In short, we are interested in providing the broadest audiences possible with the tools necessary to reduce the Nation's overall drug use. Thus, in addition to our research to prevent and treat drug abuse and addiction, NIDA is also concerned about education on these topics. That is why we continue to support Town Meetings across the Nation to disseminate our research findings and to educate the public about what the science is teaching us about addiction. In fact, one of our first Town Meetings was in San Francisco, an area particularly hard hit by methamphetamine, followed by a more recent meeting in Des Moines, another area being severely affected by methamphetamine. Our next Town Meeting, scheduled for May in Atlanta, will focus on the topic of treatment. In addition to going to the home towns of those in need of research information on drugs of abuse, NIDA has an active information dissemination program that develops and disseminates materials on a continuous basis. Publications such as NIDA's Research Report Series and our Community Drug Alert Bulletin on Methamphetamine present the latest information on drugs of abuse in a concise manner that is understandable to members of the general public. We also have a strong science education program to ensure that our Nation's youth have accurate science-based information to make healthy lifestyle choices. For example, we have developed award winning materials such as our "Mind Over Matter" series that was sent to every middle school in the Nation. "Mind Over Matter" is a series of drug education brochures for students in grades five through nine to spark their curiosity and to inform them with scientific research findings on the brain effects of drug abuse. Educating the public about drug abuse and addiction will continue to be a high priority for NIDA.

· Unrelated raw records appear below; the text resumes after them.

From an optimization exercise on the open Yosys and OpenROAD flow, aimed at small area; shortcuts taken in it are not production practice. RTL that was checked went through simulation tests only; none was proved equivalent to the original. No functional check of the RTL was part of runs 1 and 2. The clock cells of runs 4 to 7 come from the design's own scripts or RTL, not from TritonCTS. No driver is modelled on the clock port, so clock power and skew are understated where the tree is cut down; a real chip needs a root buffer or a tree. Power is estimated from default activity; no workload was simulated.

## config.mk

```make
export PLATFORM = sky130hd
export DESIGN_NAME = testpc
export DESIGN_NICKNAME = testpc
export VERILOG_FILES = /design/flow/design.v
export SDC_FILE = /design/flow/constraint.sdc
export NUM_CORES = 4
export LEC_CHECK = 0
export CAP_MARGIN = 20
export CORE_MARGIN = 2
export CORE_UTILIZATION = 70
export SLEW_MARGIN = 20
export SYNTH_HIERARCHICAL = 1
```

## constraint.sdc

```tcl
create_clock -name core_clock -period 16.0 [get_ports {clock}]
set_input_delay 3.2000 -clock core_clock [delete_from_list [all_inputs] [get_ports {clock}]]
set_output_delay 3.2000 -clock core_clock [all_outputs]
set_load 0.01 [all_outputs]
```

## design.v

```verilog
module tp_ao22 (a, b, c, d, y);
	input a, b, c, d;
	output y;
	assign y = (a & b) | (c & d);
endmodule
module tp_aoi222 (a, b, c, d, e, f, y);
	input a, b, c, d, e, f;
	output y;
	assign y = ~((a & b) | (c & d) | (e & f));
endmodule
module tp_aoi22 (a, b, c, d, y);
	input a, b, c, d;
	output y;
	assign y = ~((a & b) | (c & d));
endmodule
module tp_rport (sel, r0, r1, r2, r3, r4, r5, r6, r7, q);
	input [7:0] sel;
	input [15:0] r0, r1, r2, r3, r4, r5, r6, r7;
	output [15:0] q;
	genvar i;
	generate
		for (i = 0; i < 16; i = i + 1) begin : b
			wire n0, n1, n2;
			tp_aoi222 u0 (.a(sel[0]), .b(r0[i]), .c(sel[1]), .d(r1[i]), .e(sel[2]), .f(r2[i]), .y(n0));
			tp_aoi222 u1 (.a(sel[3]), .b(r3[i]), .c(sel[4]), .d(r4[i]), .e(sel[5]), .f(r5[i]), .y(n1));
			tp_aoi22  u2 (.a(sel[6]), .b(r6[i]), .c(sel[7]), .d(r7[i]), .y(n2));
			assign q[i] = ~(n0 & n1 & n2);
		end
	endgenerate
endmodule
module testpc(
	clock,   
	reset,   
	pc,   
	instruction,   
	mem_data,   
	mem_addr,   
	mem_wdata,   
	mwrite_enable,
	mread_enable,
	regwrite_enable,   
	write_addr,   
	reg_write_data   
	);
	input clock, reset;
	input [15:0] instruction, mem_data;
	output [15:0] pc, mem_addr, mem_wdata;
	output [15:0] reg_write_data;
	output mwrite_enable, mread_enable, regwrite_enable;
	output [2:0] write_addr;
	reg [15:0] pc;
	wire [2:0] op = instruction[15:13];
	wire [2:0] rs = instruction[12:10];
	wire [2:0] rt = instruction[9:7];
	wire [2:0] rd = instruction[6:4];
	wire [3:0] fn = instruction[3:0];
	wire [6:0] imm = instruction[6:0];
	wire is_r    = (op == 3'b001);
	wire r_ok    = is_r & ~fn[3] & ~fn[2] & ~(fn[1] & fn[0]);
	wire is_addi = (op == 3'b011);
	wire is_ld   = (op == 3'b100);
	wire is_st   = (op == 3'b101);
	wire is_beq  = (op == 3'b110);
	wire is_jmp  = (op == 3'b111);
	assign regwrite_enable = r_ok | is_addi | is_ld;
	assign mread_enable = is_ld;
	assign mwrite_enable = is_st;
	assign write_addr = (op[2] | op[1]) ? rt : rd;
	reg [15:0] rf0, rf1, rf2, rf3, rf4, rf5, rf6, rf7;
	reg [7:0] valid;
	wire [7:0] we, hold, sel_a, sel_b;
	wire [15:0] ra, rb;
	genvar r, i;
	generate
		for (r = 0; r < 8; r = r + 1) begin : dec
			assign we[r] = regwrite_enable & (write_addr == r);
			assign hold[r] = ~we[r];
			assign sel_a[r] = valid[r] & (rs == r);
			assign sel_b[r] = valid[r] & (rt == r);
		end
	endgenerate
	tp_rport port_a (.sel(sel_a), .r0(rf0), .r1(rf1), .r2(rf2), .r3(rf3),
		.r4(rf4), .r5(rf5), .r6(rf6), .r7(rf7), .q(ra));
	tp_rport port_b (.sel(sel_b), .r0(rf0), .r1(rf1), .r2(rf2), .r3(rf3),
		.r4(rf4), .r5(rf5), .r6(rf6), .r7(rf7), .q(rb));
	wire imm_sel = op[2] ^ op[1];                
	wire inv = ~op[2] & ~op[1] & fn[1];          
	wire sel_and = ~op[2] & ~op[1] & fn[0];      
	wire s_imm = imm_sel;
	wire s_rb = ~imm_sel & ~sel_and;
	wire [15:0] immx = {{9{imm[6]}}, imm};
	wire [15:0] opa, opb, sum;
	wire [16:0] cy;
	assign cy[0] = 1'b0;
	generate
		for (i = 0; i < 16; i = i + 1) begin : alu
			tp_ao22 u_opb (.a(s_imm), .b(immx[i]), .c(s_rb), .d(rb[i]), .y(opb[i]));
			assign opa[i] = (ra[i] & (rb[i] | ~sel_and)) ^ inv;
			assign sum[i] = opa[i] ^ opb[i] ^ cy[i];
			assign cy[i+1] = (opa[i] & opb[i]) | (cy[i] & (opa[i] ^ opb[i]));
		end
	endgenerate
	wire eq = (ra == rb);
	wire not_ld = ~is_ld;
	assign mem_addr = sum;
	assign mem_wdata = rb;
	generate
		for (i = 0; i < 16; i = i + 1) begin : wb
			tp_ao22 u_wd (.a(is_ld), .b(mem_data[i]), .c(not_ld), .d(sum[i]), .y(reg_write_data[i]));
		end
	endgenerate
	wire [15:0] n0, n1, n2, n3, n4, n5, n6, n7;
	generate
		for (i = 0; i < 16; i = i + 1) begin : wr
			tp_ao22 w0 (.a(we[0]), .b(reg_write_data[i]), .c(hold[0]), .d(rf0[i]), .y(n0[i]));
			tp_ao22 w1 (.a(we[1]), .b(reg_write_data[i]), .c(hold[1]), .d(rf1[i]), .y(n1[i]));
			tp_ao22 w2 (.a(we[2]), .b(reg_write_data[i]), .c(hold[2]), .d(rf2[i]), .y(n2[i]));
			tp_ao22 w3 (.a(we[3]), .b(reg_write_data[i]), .c(hold[3]), .d(rf3[i]), .y(n3[i]));
			tp_ao22 w4 (.a(we[4]), .b(reg_write_data[i]), .c(hold[4]), .d(rf4[i]), .y(n4[i]));
			tp_ao22 w5 (.a(we[5]), .b(reg_write_data[i]), .c(hold[5]), .d(rf5[i]), .y(n5[i]));
			tp_ao22 w6 (.a(we[6]), .b(reg_write_data[i]), .c(hold[6]), .d(rf6[i]), .y(n6[i]));
			tp_ao22 w7 (.a(we[7]), .b(reg_write_data[i]), .c(hold[7]), .d(rf7[i]), .y(n7[i]));
		end
	endgenerate
	always @(posedge clock) begin
		rf0 <= n0; rf1 <= n1; rf2 <= n2; rf3 <= n3;
		rf4 <= n4; rf5 <= n5; rf6 <= n6; rf7 <= n7;
	end
	always @(posedge clock or negedge reset) begin
		if (reset == 1'b0)
			valid <= 8'b0;
		else
			valid <= valid | we;
	end
	wire taken = is_beq & eq;
	wire [6:0] pinc = taken ? imm : 7'd1;
	wire [15:0] pc_add;
	wire [16:0] pcy;
	assign pcy[0] = 1'b0;
	generate
		for (i = 0; i < 16; i = i + 1) begin : pc_add_bit
			if (i < 7) begin : fa
				assign pc_add[i] = pc[i] ^ pinc[i] ^ pcy[i];
				assign pcy[i+1] = (pc[i] & pinc[i]) | (pcy[i] & (pc[i] ^ pinc[i]));
			end else begin : ha
				assign pc_add[i] = pc[i] ^ pcy[i];
				assign pcy[i+1] = pc[i] & pcy[i];
			end
		end
	endgenerate
	always @(posedge clock or negedge reset) begin
		if (reset == 1'b0)
			pc <= 16'b0;
		else if (is_jmp)
			pc <= {3'b0, instruction[12:0]};
		else
			pc <= pc_add;
	end
endmodule
```

## flow/run.sh

```bash
#!/bin/bash
set -uo pipefail
bash standard.sh \
  BUFFER_PORTS_ARGS="-buffer_cell sky130_fd_sc_hd__buf_1" \
  CTS_ARGS="-sink_clustering_enable -repair_clock_nets -dont_use_dummy_load -buf_list sky130_fd_sc_hd__clkbuf_4 -root_buf sky130_fd_sc_hd__clkbuf_4" \
  RECOVER_POWER=100 \
  finish > standard.log 2>&1
```

## standard.sh

```bash
#!/bin/bash
# synth_recipe.tcl (not shown) runs the flow's synth.tcl, then flattens the netlist and writes it again
# the make line also repeats each setting of config.mk as NAME=value (left out here)
make -C /OpenROAD-flow-scripts/flow DESIGN_CONFIG=/design/flow/config.mk WORK_HOME=/design/flow/orfs CLKGATE_MAP_FILE= SYNTH_SCRIPT=/design/flow/synth_recipe.tcl "${@:-finish}"
```

==> flow_summary_export.csv, run 1 <==
group,metric,value,unit
synthesis,syn_area_per_cell,11.3,sq um
power_and_ir_drop,pwr-share-comb,45.0,%
clock_tree,cts_hold_buffers,0,
synthesis,synth_nets,739,
power_and_ir_drop,leakagePower,3.43,nW
synthesis,yosysTopAreaCell,"dfxtp_1",
floorplan,die_x,108,um
grt,grt_pass1_vias,7335,
cells_and_area,final_layout_size_suffix_gt1_share,11.3,%
setup_path,slowest_stage,"fa_1",
detailed_routing,wire_per_inst,28.3,um
timing,drv_slew,0,
timing,finClkSkew,0.0283,ns
setup_path,r2r_start,"valid[0]",
synthesis,synthSimpleGateAreaFrac,8.41,%
place,portBuffers,103,
place,dp_slack,1.01,ns
clock_tree,clk_pin_slew,0.09,ns
clock_tree,h-tree-depth,4,
cells_and_area,nFillCells,725,
min_path,hp-class,"flop to flop",
floorplan,start_util,70.9,%
clock_tree,cts-root-buf,"clkbuf_4",
flow_run,maxCapViolations,0,
grt,antenna_found_initial,0,
min_path,hold_start,"valid[0]",
clock_tree,cts_resized,0,
synthesis,synth-xor-area-share,4.04,%
synthesis,synth_area,7590,sq um
synthesis,ys.flop_type,"dfxtp_1",
power_and_ir_drop,ir_drop,0.000150,V
setup_path,cp-startpoint,"instruction[9]",
grt,grt_max_degree,25,
setup_path,cp_data_arrival_time,11.95,ns
detailed_routing,wirelength,26800,um
run_status,status,"no timing/DRC/antenna violations",
clock_tree,clockBufferDepth,2,
synthesis,synth_top_family_by_area,"compound AO/OA/AOI/OAI gates",
timing,max_slew.worst_pin.slew,1.33,ns
power_and_ir_drop,internal-power,0.904,mW
timing,finalHoldViolCount,0,
synthesis,ys_types,39,
synthesis,ys_async_sr_fraction,15.8,%
setup_path,critical_path_class,"input pin to output port",
power_and_ir_drop,p_seq_share,44.6,%
place,gp_congestion,0.940,
timing,min_period,15.15,ns
clock_tree,tritoncts,"yes",
power_and_ir_drop,switching_power,0.699,mW
floorplan,pin_count,104,
synthesis,ys_top_cells_by_count,"a22o_1, dfxtp_1, a222oi_1, inv_1, nand3_1",
place,dpl.hpwl,17100,um
detailed_routing,drt_iter0_drc,1390,
grt,track_usage,45.7,%
synthesis,synthMuxAreaShare,1.78,%
synthesis,synth_edf_count,0,
synthesis,synth.most_common_cell,"a22o_1",
synthesis,synth_top_area_share,33.8,%
clock_tree,cts_buffers,17,
synthesis,ys_seq_area_share,41.7,%
setup_path,crit_fanout,16,
cells_and_area,nNetsFinal,875,
synthesis,synth_seq_cells,152,
detailed_routing,viasPerCell,7.97,
cells_and_area,area_delta_synth_final,11.1,%
grt,grt_overflow,0,
setup_path,worst_setup_path_end_kind,"output port",
detailed_routing,vias,7555,
floorplan,die_h,108,um
detailed_routing,first_pass_iters,9,
timing,fmax,0.0660,GHz
timing,finalWorstSetupSlack,0.852,ns
cells_and_area,antenna_cells,0,
synthesis,yosys_warnings,7,
detailed_routing,ant_nets,0,
clock_tree,cts_num_sinks,152,
floorplan,die-area,11700,sq um
setup_path,start_kind,"input pin",
setup_path,slowest_delay,0.40,ns
power_and_ir_drop,clkPwrFrac,10.3,%
setup_path,cp_num_buf_inv,4,
grt,grt_pass1_wl,40000,um
setup_path,cpMostUsedCell,"fa_1",
synthesis,synth-compound-area-share,34.5,%
setup_path,critPathTopFamily,"adder cells",
timing,tns,0,ns
synthesis,netlist_instances,674,
detailed_routing,remaining_drc_errors,0,
timing,finalSetupViolCount,0,
power_and_ir_drop,netSwitchingFraction,43.6,%
timing,slew_headroom,11.5,%
synthesis,synthAdderAreaFrac,7.09,%
clock_tree,post-cts-setup-buffers,0,
clock_tree,insertion_delay,0.56,ns
synthesis,synth_area_leaders,"dfxtp_1, a22o_1, a222oi_1",
power_and_ir_drop,cellPowerDensity,190,nW/um^2
floorplan,rows,38,
floorplan,core-area,10700,sq um
timing,rsz0062_at_grt,"no",
setup_path,cp.required,12.80,ns
timing,min_period_over_period,94.7,%
[power groups by stage]
stage          Sequential (mW)  Clock, mW  Combinational, mW
5_1_grt                  0.728      0.179              0.773
4_1_cts                  0.704      0.165              0.706
2_1_floorplan            0.675          0              0.476
3_5_place_dp             0.711          0              0.702
3_3_place_gp             0.701          0              0.678
6_report                 0.715      0.166              0.722
[per-stage QoR]
step	power [mW]	instance area [sq um]	instances	hold WS, ns	utilization [%]
floorplan	1.15	7590	674	0.433	-
global placement	1.38	8350	931	0.469	78.0
detailed placement	1.41	8350	931	0.458	78.0
CTS	1.58	8470	948	0.489	79.2
global route	1.68	8430	948	0.511	78.8
finish	1.60	8430	948	0.486	78.8
[worst paths after layout]
| check | end | slack [ns] | depth (start not counted) |
|---|---|---|---|
| worst min register to register | valid[0] | 0.49 | 1 |
| worst max-delay path | reg_write_data[15] | 0.85 | 29 |
| min in group asynchronous | pc[14] | 3.02 | 2 |
| worst max register to register | rf3[15] | 7.22 | 27 |
| worst min-delay path | valid[0] | 0.49 | 1 |
| max in group asynchronous | valid[1] | 12.20 | 2 |
[area by class of cell]
class	instances	area, sq um	area share [%]
clock buffers	17	128	1.51
flip-flops and latches	152	3160	37.5
multi-input cells	473	4270	50.7
inverters	42	158	1.87
well taps	140	175	2.08
repair buffers	124	537	6.37
[layer usage]
metal	track usage, %	wire, um	vias to the layer above
met5	0	0	-
met4	28.0	2110	0
met3	14.6	3830	218
met2	68.6	11400	702
met1	57.5	9470	3584
li1	-	-	3051
[sequential cells by signal, indices dropped and copies added (netlist names)]
register / count
pc: 16
rf0: 16
rf1: 16
rf2: 16
rf3: 16
rf4: 16
rf5: 16
rf6: 16
rf7: 16
valid: 8
[cell usage in the layout (no fill, tap or decap), drive strengths merged, types with 14 or more instances in the layout]
| master | synthesis | final |
|---|---|---|
| o21ai | 19 | 19 |
| xnor2 | 33 | 33 |
| inv | 42 | 42 |
| nand2 | 14 | 14 |
| dfxtp | 128 | 128 |
| clkbuf | 4 | 23 |
| buf | 3 | 118 |
| a22oi | 32 | 32 |
| nand3 | 40 | 40 |
| a22o | 160 | 160 |
| a222oi | 64 | 64 |
| dfrtp | 24 | 24 |
| fa | 20 | 20 |
[Yosys stat by module, one instance, submodules excluded]
module | cell area (sq um) | flip-flops and latches | times used | cells
tp_aoi22 | 12.5 | 0 | 32 | 1
tp_rport | 80.1 | 0 | 2 | 16
testpc | 4990 | 152 | 1 | 386
tp_aoi222 | 10.0 | 0 | 64 | 1
tp_ao22 | 8.76 | 0 | 160 | 1
[kinds of logic after synthesis]
| family | after synthesis |
|---|---|
| AO/OA/AOI/OAI | 287 |
| XOR/XNOR | 35 |
| adder cells (fa/ha/maj) | 31 |
| buffers and inverters | 49 |
| flip-flops | 152 |
| multiplexers | 12 |
| AND/OR/NAND/NOR | 108 |
==> run 2, diff against run 1 <==
--- a/config.mk
+++ b/config.mk
@@ -6,7 +6,7 @@
 export NUM_CORES = 4
 export LEC_CHECK = 0
-export CAP_MARGIN = 20
+export CAP_MARGIN = 0
 export CORE_MARGIN = 2
-export CORE_UTILIZATION = 70
-export SLEW_MARGIN = 20
+export CORE_UTILIZATION = 45
+export SLEW_MARGIN = 0
 export SYNTH_HIERARCHICAL = 1
==> flow_summary_export.csv, run 2 <==
group,metric,value,unit
timing,finalHoldViolCount,0,
power_and_ir_drop,internal-power,0.905,mW
clock_tree,h-tree-depth,4,
place,dpl.hpwl,18500,um
clock_tree,cts-root-buf,"clkbuf_4",
cells_and_area,final_cell_mix,"a22o_1, dfxtp_1, buf_1, a222oi_1, inv_1",
place,gp_congestion,0.956,
setup_path,start_kind,"input pin",
setup_path,cp.required,12.80,ns
timing,fmax,0.0655,GHz
setup_path,crit_fanout,14,
floorplan,start_util,45.9,%
power_and_ir_drop,power.total,1.60,mW
synthesis,netlist_instances,674,
cells_and_area,final_common_cell,"a22o_1",
setup_path,worst_setup_path_end_kind,"output port",
detailed_routing,drt_iter0_drc,1177,
power_and_ir_drop,ir_drop,0.0000926,V
clock_tree,cts_buffers,17,
clock_tree,cts_num_sinks,152,
clock_tree,cts_hold_buffers,0,
cells_and_area,antenna_cells,0,
detailed_routing,first_pass_iters,9,
detailed_routing,met3_length,2720,um
detailed_routing,wirelength,28400,um
setup_path,critical_path_class,"input pin to output port",
timing,finalSetupViolCount,0,
detailed_routing,wire_per_inst,27.4,um
clock_tree,insertion_delay,0.56,ns
clock_tree,clk_pin_slew,0.12,ns
timing,rsz0062_at_grt,"no",
clock_tree,post-cts-setup-buffers,0,
floorplan,die-area,17900,sq um
cells_and_area,nNetsFinal,882,
synthesis,syn_area_per_cell,11.3,sq um
synthesis,synth_area_leaders,"dfxtp_1, a22o_1, a222oi_1",
detailed_routing,met1_length,11700,um
place,portBuffers,103,
floorplan,die_h,134,um
detailed_routing,maxUsedRoutingLayer,"met4",
detailed_routing,wl_met2,12900,um
synthesis,ys_types,39,
floorplan,rows,47,
timing,drv_slew,0,
clock_tree,cts_resized,0,
setup_path,critPathTopFamily,"adder cells",
synthesis,synth_seq_cells,152,
power_and_ir_drop,cellPowerDensity,187,nW/um^2
min_path,hp-class,"flop to flop",
timing,tns,0,ns
setup_path,slowest_delay,0.94,ns
synthesis,ys.flop_type,"dfxtp_1",
setup_path,cp_data_arrival_time,12.06,ns
floorplan,die_x,134,um
timing,slew_headroom,4.89,%
detailed_routing,vias,7198,
synthesis,yosysTopAreaCell,"dfxtp_1",
synthesis,synth_edf_count,0,
flow_run,maxCapViolations,0,
power_and_ir_drop,clkPwrFrac,10.5,%
timing,min_period,15.26,ns
synthesis,synth.most_common_cell,"a22o_1",
run_status,status,"no timing/DRC/antenna violations",
floorplan,pin_count,104,
grt,grt_pass1_wl,42500,um
synthesis,yosys_warnings,7,
timing,finClkSkew,0.0315,ns
detailed_routing,viasPerCell,6.95,
synthesis,synth_area,7590,sq um
grt,grt_pass1_vias,7098,
grt,grt_overflow,0,
synthesis,ys_seq_area_share,41.7,%
detailed_routing,remaining_drc_errors,0,
power_and_ir_drop,p_seq_share,44.5,%
synthesis,synth_nets,739,
clock_tree,tritoncts,"yes",
power_and_ir_drop,switching_power,0.694,mW
timing,min_period_over_period,95.4,%
timing,max_slew.worst_pin.slew,1.43,ns
synthesis,ys_top_cells_by_count,"a22o_1, dfxtp_1, a222oi_1, inv_1, nand3_1",
clock_tree,clockBufferDepth,2,
grt,antenna_found_initial,0,
power_and_ir_drop,pwr-share-comb,45.0,%
synthesis,synth_top_area_share,33.8,%
power_and_ir_drop,leakagePower,3.46,nW
grt,track_usage,31.6,%
setup_path,slowest_stage,"clkbuf_1",
setup_path,cpMostUsedCell,"fa_1",
setup_path,cp_num_buf_inv,3,
power_and_ir_drop,netSwitchingFraction,43.4,%
detailed_routing,ant_nets,0,
synthesis,ys_async_sr_fraction,15.8,%
cells_and_area,final_layout_size_suffix_gt1_share,10.8,%
floorplan,core-area,16500,sq um
cells_and_area,area_delta_synth_final,12.5,%
grt,grt_max_degree,25,
==> run 2: cell types whose count changed in the layout (fill, tap and decap cells not counted), sizes merged <==
cell  before  now
buf      118  125
==> run 2: layout make-up <==
cell class                 count  area, sq um
multi-input combinational    473         4230
tap                          220          275
fill                        1546         7990
inverter                      42          158
sequential                   152         3160
clock buffer                  17          128
timing repair buffer         131          586
==> run 2: logic make-up after synthesis <==
logic type | Yosys count | synth area share, %
buffers and inverters | 49 | 2.56
xor gates and xnor gates | 35 | 4.04
adders and majority gates | 31 | 7.09
muxes | 12 | 1.78
and+or+nand+nor | 108 | 8.41
DFF | 152 | 41.7
AOI/OAI and AO/OA | 287 | 34.5
==> run 2: worst reg2reg max path, stage by stage, from the launching register on <==
cell and delay (ns):
dfrtp_1 0.39, nand2_1 0.06, nor2_1 0.34, clkbuf_1 0.94, a22oi_1 0.25, nand3_1 0.22, o21ai_0 0.16, xnor2_1 0.17
fa_1 0.42, fa_1 0.40, fa_1 0.40, fa_1 0.40, fa_1 0.40, fa_1 0.39, fa_1 0.40, fa_1 0.39
fa_1 0.39, fa_1 0.39, fa_1 0.39, fa_1 0.39, fa_1 0.39, xnor2_1 0.15, xnor2_1 0.14, xnor2_1 0.24
a22o_1 0.36, a22o_1 0.22
==> run 2: power groups by stage <==
stage | clock network, mW | logic [mW] | registers [mW]
6_report | 0.167 | 0.720 | 0.712
5_1_grt | 0.185 | 0.778 | 0.728
4_1_cts | 0.171 | 0.716 | 0.705
3_5_place_dp | 0 | 0.712 | 0.711
3_3_place_gp | 0 | 0.698 | 0.707
2_1_floorplan | 0 | 0.476 | 0.675
==> run 2: modules after synthesis (local to each module, per instance) <==
module     times used  flops+latches
tp_rport            2              0
tp_aoi222          64              0
testpc              1            152
tp_aoi22           32              0
tp_ao22           160              0
==> run 2: worst paths after layout <==
check / endpoint / slack [ns] / cells after the start / startpoint
max reg2reg: rf3[15] / 7.14 / 25 / valid[6]
min in group asynchronous: pc[10] / 2.99 / 2 / reset
max: reg_write_data[15] / 0.74 / 26 / instruction[8]
min: valid[0] / 0.51 / 1 / valid[0]
max in group asynchronous: pc[6] / 12.20 / 2 / reset
min reg2reg: valid[0] / 0.51 / 1 / valid[0]
==> run 2: metal layers <==
layer / global-route usage [%] / vias up
met4: 14.5 / 0
met1: 41.9 / 3536
met3: 7.22 / 91
met5: 0 / -
met2: 49.3 / 518
li1: - / 3053
==> run 2: per-stage QoR <==
| step | utilization (%) | worst slack (ns) | instances | hold slack [ns] | cell area (sq um) |
|---|---|---|---|---|---|
| 3_5_place_dp | 51.5 | 1.05 | 1018 | 0.473 | 8500 |
| 2_1_floorplan | - | 0.824 | 674 | 0.433 | 7590 |
| 6_report | 51.7 | 0.738 | 1035 | 0.508 | 8540 |
| 5_1_grt | 51.7 | 0.374 | 1035 | 0.521 | 8540 |
| 4_1_cts | 52.2 | 0.999 | 1035 | 0.504 | 8630 |
| 3_3_place_gp | 51.5 | 1.28 | 1018 | 0.473 | 8500 |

Because addiction is such a complex and pervasive health issue, we must include in our overall strategies a comprehensive public health approach, one that includes extensive education and prevention efforts, adequate treatment and aftercare services, and research. Unfortunately, a "great disconnect" still exists between the public's perception of drug abuse and addiction and the scientific facts, though we are committed to eliminating this gap and ensuring that ideology is replaced with science.
Although scientific advances have brought us a long way in our understanding of and approaches to drug abuse and addiction, we still have a lengthy journey ahead in finding solutions to this complex problem. There will be no magic bullet that is going to make drug abuse and addiction go away, but there is great cause for optimism that science will provide us with the tools necessary to solve this complex and compelling issue that affects us all.
Thank you for the opportunity to testify at this hearing.